§ TASK DESCRIPTION: From the listing, collect all lines containing the word "dict".

§ DATA SUPPLIED:
------------

[src/logic/rv_exec_pkg.sv]
package rv_exec_pkg;

  // ##################################################
  // widths
  // ##################################################
  localparam int xlen       = 64;
  localparam int reg_idx_w  = 5;
  localparam int dmem_depth = 32;
  localparam int dmem_idx_w = $clog2(dmem_depth);

  // store length codes, one bit per access size
  localparam logic [3:0] sl_byte  = 4'b0001;
  localparam logic [3:0] sl_half  = 4'b0010;
  localparam logic [3:0] sl_word  = 4'b0100;
  localparam logic [3:0] sl_dword = 4'b1000;

  // ##################################################
  // opcodes
  // ##################################################
  typedef enum logic [4:0] {
    alu_add  = 5'd0,
    alu_sub  = 5'd1,
    alu_sll  = 5'd2,
    alu_slt  = 5'd3,
    alu_sltu = 5'd4,
    alu_xor  = 5'd5,
    alu_srl  = 5'd6,
    alu_sra  = 5'd7,
    alu_or   = 5'd8,
    alu_and  = 5'd9,
    alu_lui  = 5'd10,
    alu_link = 5'd11
  } alu_op_e;

  // same encoding as the funct3 field
  typedef enum logic [2:0] {
    br_beq  = 3'd0,
    br_bne  = 3'd1,
    br_blt  = 3'd4,
    br_bge  = 3'd5,
    br_bltu = 3'd6,
    br_bgeu = 3'd7
  } branch_op_e;

  typedef enum logic [2:0] {
    ld_lb  = 3'd0,
    ld_lh  = 3'd1,
    ld_lw  = 3'd2,
    ld_ld  = 3'd3,
    ld_lbu = 3'd4,
    ld_lhu = 3'd5,
    ld_lwu = 3'd6
  } load_op_e;

  typedef enum logic [2:0] {
    wb_alu  = 3'd0,
    wb_load = 3'd1,
    wb_none = 3'd2
  } wb_sel_e;

  // ##################################################
  // stage structs
  // ##################################################
  typedef struct packed {
    logic [reg_idx_w-1:0] index_rd;
    logic [reg_idx_w-1:0] index_rs1;
    logic [reg_idx_w-1:0] index_rs2;
    logic                 jump_en;
    logic                 branch_en;
    logic                 alu_pc_en;
    logic                 alu_imm_en;
    logic                 alu_en;
    logic                 alu_halfop;
    alu_op_e              alu_opcode;
    branch_op_e           branch_opcode;
    logic [xlen-1:0]      pc;
    logic [xlen-1:0]      imm;
    logic [xlen-1:0]      gpr_data1;
    logic [xlen-1:0]      gpr_data2;
    logic                 load_en;
    logic                 store_en;
    load_op_e             load_opcode;
    logic [3:0]           store_len;
    logic                 wb_en;
    wb_sel_e              wb_choose;
  } dec_instr_t;

  typedef struct packed {
    logic [reg_idx_w-1:0] index_rd;
    logic [reg_idx_w-1:0] index_rs1;
    logic [reg_idx_w-1:0] index_rs2;
    logic                 jump_en;
    logic                 branch_en;
    logic [xlen-1:0]      branch_pc;
    logic                 branch_result;
    logic [xlen-1:0]      alu_result;
    logic [xlen-1:0]      gpr_data2;
    logic [xlen-1:0]      imm;
    logic                 load_en;
    load_op_e             load_opcode;
    logic                 store_en;
    logic [3:0]           store_len;
    logic                 wb_en;
    wb_sel_e              wb_choose;
  } ex_out_t;

  typedef struct packed {
    logic                 wb_valid;
    logic [reg_idx_w-1:0] index_rd;
    logic [xlen-1:0]      wb_data;
  } wb_out_t;

endpackage

[src/logic/mem_stage.sv]
`timescale 1ns/1ps

module mem_stage import rv_exec_pkg::*; (
  input  logic    clk,
  input  logic    rstn,
  input  ex_out_t ex,
  output wb_out_t wb
);

  logic [xlen-1:0]       dmem [dmem_depth];
  logic [dmem_idx_w-1:0] word_idx;
  logic [2:0]            byte_off;
  logic [7:0]            st_be;
  logic [7:0]            wr_be;
  logic [xlen-1:0]       wr_data;
  logic [xlen-1:0]       rd_raw;
  logic [xlen-1:0]       load_val;
  logic [2:0]            size_mask;

  // doubleword index from bits 7:3, byte lane from bits 2:0
  assign word_idx = ex.alu_result[3 +: dmem_idx_w];
  assign byte_off = ex.alu_result[2:0];

  // ##################################################
  // store path
  // ##################################################
  always_comb begin
    case (ex.store_len)
      sl_byte:  st_be = 8'h01;
      sl_half:  st_be = 8'h03;
      sl_word:  st_be = 8'h0f;
      sl_dword: st_be = 8'hff;
      default:  st_be = 8'h00;
    endcase
  end

  assign wr_be   = st_be << byte_off;
  assign wr_data = ex.gpr_data2 << {byte_off, 3'b000};

  // zero fill on reset
  always_ff @(posedge clk) begin
    if (!rstn) begin
      for (int i = 0; i < dmem_depth; i++) begin
        dmem[i] <= '0;
      end
    end else if (ex.store_en) begin
      for (int b = 0; b < 8; b++) begin
        if (wr_be[b]) begin
          dmem[word_idx][b*8 +: 8] <= wr_data[b*8 +: 8];
        end
      end
    end
  end

  // ##################################################
  // load path
  // ##################################################
  assign rd_raw = dmem[word_idx] >> {byte_off, 3'b000};

  always_comb begin
    case (ex.load_opcode)
      ld_lb:   load_val = {{56{rd_raw[7]}}, rd_raw[7:0]};
      ld_lh:   load_val = {{48{rd_raw[15]}}, rd_raw[15:0]};
      ld_lw:   load_val = {{32{rd_raw[31]}}, rd_raw[31:0]};
      ld_ld:   load_val = rd_raw;
      ld_lbu:  load_val = {56'b0, rd_raw[7:0]};
      ld_lhu:  load_val = {48'b0, rd_raw[15:0]};
      ld_lwu:  load_val = {32'b0, rd_raw[31:0]};
      default: load_val = '0;
    endcase
  end

  // ##################################################
  // write-back register
  // ##################################################
  always_ff @(posedge clk) begin
    if (!rstn) begin
      wb.wb_valid <= 1'b0;
    end else begin
      wb.wb_valid <= ex.wb_en && (ex.index_rd != '0);
    end
  end

  always_ff @(posedge clk) begin
    wb.index_rd <= ex.index_rd;
    case (ex.wb_choose)
      wb_alu:  wb.wb_data <= ex.alu_result;
      wb_load: wb.wb_data <= load_val;
      default: wb.wb_data <= '0;
    endcase
  end

  // byte offset bits covered by the access size
  always_comb begin
    size_mask = 3'd0;
    if (ex.load_en) begin
      case (ex.load_opcode)
        ld_lh, ld_lhu: size_mask = 3'd1;
        ld_lw, ld_lwu: size_mask = 3'd3;
        ld_ld:         size_mask = 3'd7;
        default:       size_mask = 3'd0;
      endcase
    end else if (ex.store_en) begin
      case (ex.store_len)
        sl_half:  size_mask = 3'd1;
        sl_word:  size_mask = 3'd3;
        sl_dword: size_mask = 3'd7;
        default:  size_mask = 3'd0;
      endcase
    end
  end

  a_natural_align: assert property (
    @(posedge clk) disable iff (!rstn)
    (ex.load_en || ex.store_en) |-> ((byte_off & size_mask) == 3'd0)
  ) else $error("mem_stage: misaligned access at %h", ex.alu_result);

endmodule

[config.mk]
export PLATFORM = sky130hd
export DESIGN_NAME = mem_stage
export DESIGN_NICKNAME = d
export VERILOG_FILES = /design/src/logic/rv_exec_pkg.sv /design/src/logic/mem_stage.sv
export SDC_FILE = /design/constraint.sdc
export NUM_CORES = 2
export LEC_CHECK = 0
export BUFFER_PORTS_ARGS = -buffer_cell sky130_fd_sc_hd__clkbuf_2
export CAP_MARGIN = 20
export CORE_ASPECT_RATIO = 1.5
export CORE_MARGIN = 1.5
export CORE_UTILIZATION = 55
export CTS_BUF_LIST = sky130_fd_sc_hd__clkbuf_4 sky130_fd_sc_hd__clkbuf_8 sky130_fd_sc_hd__clkbuf_16
export DETAILED_ROUTE_END_ITERATION = 6
export PLACE_DENSITY_LB_ADDON = 0.05
export SLEW_MARGIN = 20
export SYNTH_ARGS = -nofsm -noshare
export SYNTH_HDL_FRONTEND = slang
export SYNTH_SLANG_ARGS = --single-unit
[constraint.sdc]
create_clock -name clk -period 10.6 [get_ports clk]
set_input_delay 3.18 -clock clk [delete_from_list [all_inputs] [get_ports clk]]
set_output_delay 3.18 -clock clk [all_outputs]
set_load 0.01 [all_outputs]
# After elaboration in Yosys (flattened, before gate mapping)
# Memory sizes are Yosys's and may differ from the RTL's.
# Index checks and enable logic that the tools add are counted.
dict set report word_totals {
  ff_bits 70
  latchBits 0
  mem_bits_rw 2048
  rom_bits 0
  inputBits 289
  output_inout_bits 70
  word_cells 62
  n_memories 1
}
# name depth width rd rd_ports_with_merged_regs wr line
set mem_list {}
lappend mem_list {dmem 32 64 1 0 32 mem_stage.sv:10} ;# logic [xlen-1:0] dmem [dmem_depth];
dict set report classes {
  add_sub_neg 0
  mul 0
  div_mod_pow 0
  order_cmp 0
  eq_ne 11
  shift 3
  mux 39
  n_bitwise 0
  reduce_logical 5
}
# operator n
set op_table {}
lappend op_table {{$pmux 64 s7} 1}
lappend op_table {{$pmux 64 s2} 1}
lappend op_table {{$mux 64} 1}
lappend op_table {{$reduce_or 64->1} 1}
lappend op_table {{$shl 64x6->64} 1}
lappend op_table {{$shr 64x6->64} 1}
lappend op_table {{$mux 1} 33}
lappend op_table {{$pmux 8 s4} 1}
lappend op_table {{$eq 3x3->1 const B} 3}
lappend op_table {{$mux 8} 1}
lappend op_table {{$shl 8x3->8} 1}
lappend op_table {{$eq 3x1->1 const B} 2}
lappend op_table {{$eq 3x2->1 const B} 2}
lappend op_table {{$logic_not 3->1} 2}
lappend op_table {{$mux 5} 1}
lappend op_table {{$reduce_bool 5->1} 1}
lappend op_table {{$eq 4x1->1 const B} 1}
lappend op_table {{$eq 4x2->1 const B} 1}
lappend op_table {{$eq 4x3->1 const B} 1}
lappend op_table {{$eq 4x4->1 const B} 1}
lappend op_table {{$logic_and 1x1->1} 1}

# Longest topological paths before layout
dict set report depth {
  depth_word 9
  mapped_depth 15
  mapped_depth_nobuf 8
}

# Worst setup path before layout
# No wires, ideal clock.
dict set report synth_path {
  path_type {input port to flip-flop}
  from {input ex[145] (netlist bit)}
  to {memory dmem[2][16], enable pin}
  setup_ns 0.384
  arrival_ns 5.960
  required_ns 10.216
  setup_slack_ns 4.256
  cell_stages 13
  path_buffers 10
  cell_sequence {buf_2 -> buf_6 -> buf_6 -> buf_4 -> buf_4 -> buf_2 -> buf_2 -> buf_2 -> nor2b_1 -> buf_2 -> nand2_1 -> clkbuf_1 -> o21ai_0}
}
# item line
set synth_rtl {}
lappend synth_rtl {{start: declaration} mem_stage.sv:6} ;# input ex_out_t ex,
lappend synth_rtl {{end: declaration} mem_stage.sv:10}

# Final worst setup path
dict set report layout_path {
  from {input ex[144] (netlist bit)}
  to {register wb[11] (netlist bit)}
}
dict set report layout_via {
  elab_chain_cells 4
}
# item line
set layout_lines {}
lappend layout_lines {{$mem_v2 32x64} n/a}
lappend layout_lines {{$shr 64x6->64} mem_stage.sv:58} ;# assign rd_raw = dmem[word_idx] >> {byte_off, 3'b000};
lappend layout_lines {{$pmux 64 s7} mem_stage.sv:61} ;# case (ex.load_opcode)
lappend layout_lines {{$pmux 64 s2} mem_stage.sv:86} ;# case (ex.wb_choose)
lappend layout_lines {{end: declaration} mem_stage.sv:7} ;# output wb_out_t wb
# No other way between the ends.
# A chain may end at the register's enable or synchronous reset.

==> impl_metrics.json <==
{
  "drc": 0,
  "finalWeightedCongestion": 0.954,
  "area_delta_synth_final_pct": 11.4,
  "async_flop_share_pct": 0,
  "antenna_found_initial": 16,
  "rows": 186,
  "fin_crit_ns": 7.80,
  "drive_above_1_share_pct": 16.0,
  "synth_edf_count": 2048,
  "die-area_um2": 174000,
  "maxCapViolCount": 0,
  "synth_cell_types": 72,
  "vias": 64700,
  "yosysWarningCount": 0,
  "setup_viol": 0,
  "mostFrequentLayoutCell": "nor2_1",
  "port_buffers": 216,
  "syn-num-nets": 7735,
  "overflow": 0,
  "post_cts_buffers": 0,
  "via_per_inst": 6.54,
  "cts_buffer_depth": 3,
  "grt_pass1_vias": 61900,
  "min_from": "dmem[4][41]",
  "cts-root-buf": "clkbuf_16",
  "cts_tree": "yes",
  "regArea_um2": 62900,
  "multi_input_area_um2": 28700,
  "initial_core_util_pct": 55.3,
  "setup_tns_ns": 0,
  "maxClockFrequency_mhz": 128,
  "fin_skew_ns": 0.0229,
  "postSynthCellCount": 7446,
  "status": "finished clean",
  "period_share_pct": 73.6,
  "final_cell_mix": "nor2_1, edfxtp_1, mux2i_1",
  "crit_type": "input pin to flip-flop",
  "crit_family": "simple AND/OR/NAND/NOR gates",
  "grt_start_max_net_pins": 100,
  "die_w_um": 341,
  "ys_seq_area_share_pct": 66.6,
  "crit_path_top_delay_cell": "nor4_1",
  "cts_resized": 0,
  "power.density_nw_per_um2": 176,
  "startpoint_type": "input pin",
  "netlist_area_um2": 94400,
  "endpoint_kind": "flip-flop",
  "slew_violations": 0,
  "holdWs_ns": 1.07,
  "cts_buffers": 195,
  "path_max_fanout": 51,
  "nNetsFinal": 7762,
  "dr.pass1.iters": 7,
  "synth_top_flop_cell": "edfxtp_1",
  "fp.coreArea_um2": 171000,
  "max_stage_delay_ns": 0.98,
  "avgSynthCellArea_um2": 12.7,
  "grt_pass1_wl_mm": 452,
  "cp-startpoint": "ex[144]",
  "ant_nets": 0,
  "hold_class": "flip-flop to flip-flop",
  "ys_ff_latch": 2118,
  "finalHoldViolations": 0,
  "detail_route.wl_per_cell_um": 32.8,
  "totalWireLength_mm": 325,
  "fillCellCount": 13400,
  "cts.clk_slew.worst_paths_ns": 0.06,
  "cts_htree_levels": 4,
  "tightest_slew_ns": 1.31,
  "die_h_um": 510,
  "worstPathArrival_ns": 8.52,
  "cp.required_ns": 11.32,
  "ir_drop_v": 0.000166,
  "io_pins": 359,
  "r2r_start": "dmem[6][63]",
  "dp_hpwl_mm": 218,
  "slew_headroom_pct": 11.8,
  "path_buf_inv": 4,
  "leakagePower_nw": 35.5,
  "cts.sinks": 2118,
  "track_usage_pct": 37.0,
  "ctsHoldBuffers": 0,
  "rsz0062_at_grt": "false",
  "drt-initial-drc-count": 8195,
  "insertion_delay_ns": 0.85,
  "path_cells": "buf_8, buf_12, nand4b_1, buf_4, buf_4, o22ai_1, nor4_1, nand4b_1, o21ai_0, o22ai_1, a221oi_1, nand2_1"
}
sequential cells by signal, summed over array words and instances (netlist names):
register	cells
dmem	2048
wb	70
Yosys cell counts (70+ instances only):
| cell type | count | area (µm²) |
|---|---|---|
| nor2_1 | 2130 | 8000 |
| edfxtp_1 | 2048 | 61500 |
| mux2i_1 | 758 | 7590 |
| clkbuf_1 | 612 | 2300 |
| o22ai_1 | 365 | 2280 |
| o21ai_0 | 309 | 1550 |
| nand2_1 | 193 | 724 |
| mux4_2 | 171 | 3850 |
| buf_2 | 127 | 636 |
| a22oi_1 | 87 | 653 |
| a21oi_1 | 77 | 385 |
| nor4_1 | 75 | 469 |
| dfxtp_1 | 70 | 1400 |
worst reg2reg max path: cells and delay by family, from the launching register on:
family / cells / cell delay, ns
simple gates: 3 / 1.77
buf+inv: 1 / 0.51
flops: 1 / 0.38
mux: 1 / 0.36
compound gates: 4 / 1.44
worst paths after layout:
kind,end,depth (start not counted),slack [ns]
worst min register to register,wb[25],7,1.07
worst min-delay path,wb[25],7,1.07
worst max register to register,wb[60],9,6.00
worst max-delay path,wb[11],12,2.80
per-layer routing:
| metal | share of wire, % | global-route usage [%] | wire length [µm] | vias to the layer above |
|---|---|---|---|---|
| li1 | - | - | - | 27300 |
| met1 | 35 | 46.0 | 113000 | 32500 |
| met2 | 47 | 59.9 | 154000 | 4094 |
| met3 | 11 | 8.74 | 37100 | 783 |
| met4 | 6.4 | 20.3 | 20900 | 12 |
| met5 | 0.028 | 0 | 92 | - |
cell families after synthesis:
group / share of synthesized area (%)
and+or+nand+nor: 11.1
DFF: 66.6
AOI/OAI and AO/OA: 6.37
muxes: 12.4
buffers and inverters: 3.48
xor gates and xnor gates: 0.0186
power by group:
part,switching [W],total [W],internal (W),leakage (nW)
clock network,0.00316,0.00715,0.00400,3.21
registers,0.000112,0.00968,0.00957,20.0
logic,0.00114,0.00163,0.000490,12.3
total,0.00441,0.0185,0.0141,35.5
stage by stage:
step | instances | utilization [%] | worst slack (ns) | power [W] | instance area (µm²)
after floorplan | 7446 | - | 4.26 | 0.0107 | 94400
after global placement | 9519 | 57.7 | 2.15 | 0.0114 | 98600
after detailed placement | 9531 | 57.8 | 2.24 | 0.0114 | 98700
after CTS | 9894 | 61.5 | 3.12 | 0.0184 | 105000
after global routing | 9896 | 61.6 | 2.84 | 0.0188 | 105000
final | 9898 | 61.6 | 2.80 | 0.0185 | 105000
area by class of cell:
type / count / share of cell area (%)
Clock inverter: 113 / 0.963
Multi-Input combinational cell: 4529 / 27.3
Tap cell: 2256 / 2.68
Sequential cell: 2118 / 59.8
Antenna cell: 3 / 0.00714
Clock buffer: 250 / 5.14
Timing Repair Buffer: 623 / 4.09
Inverter: 6 / 0.0226
Note: power is estimated with default switching activity, not from simulation.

------------

§ REPLY:
dict set report word_totals {
dict set report classes {
dict set report depth {
dict set report synth_path {
dict set report layout_path {
dict set report layout_via {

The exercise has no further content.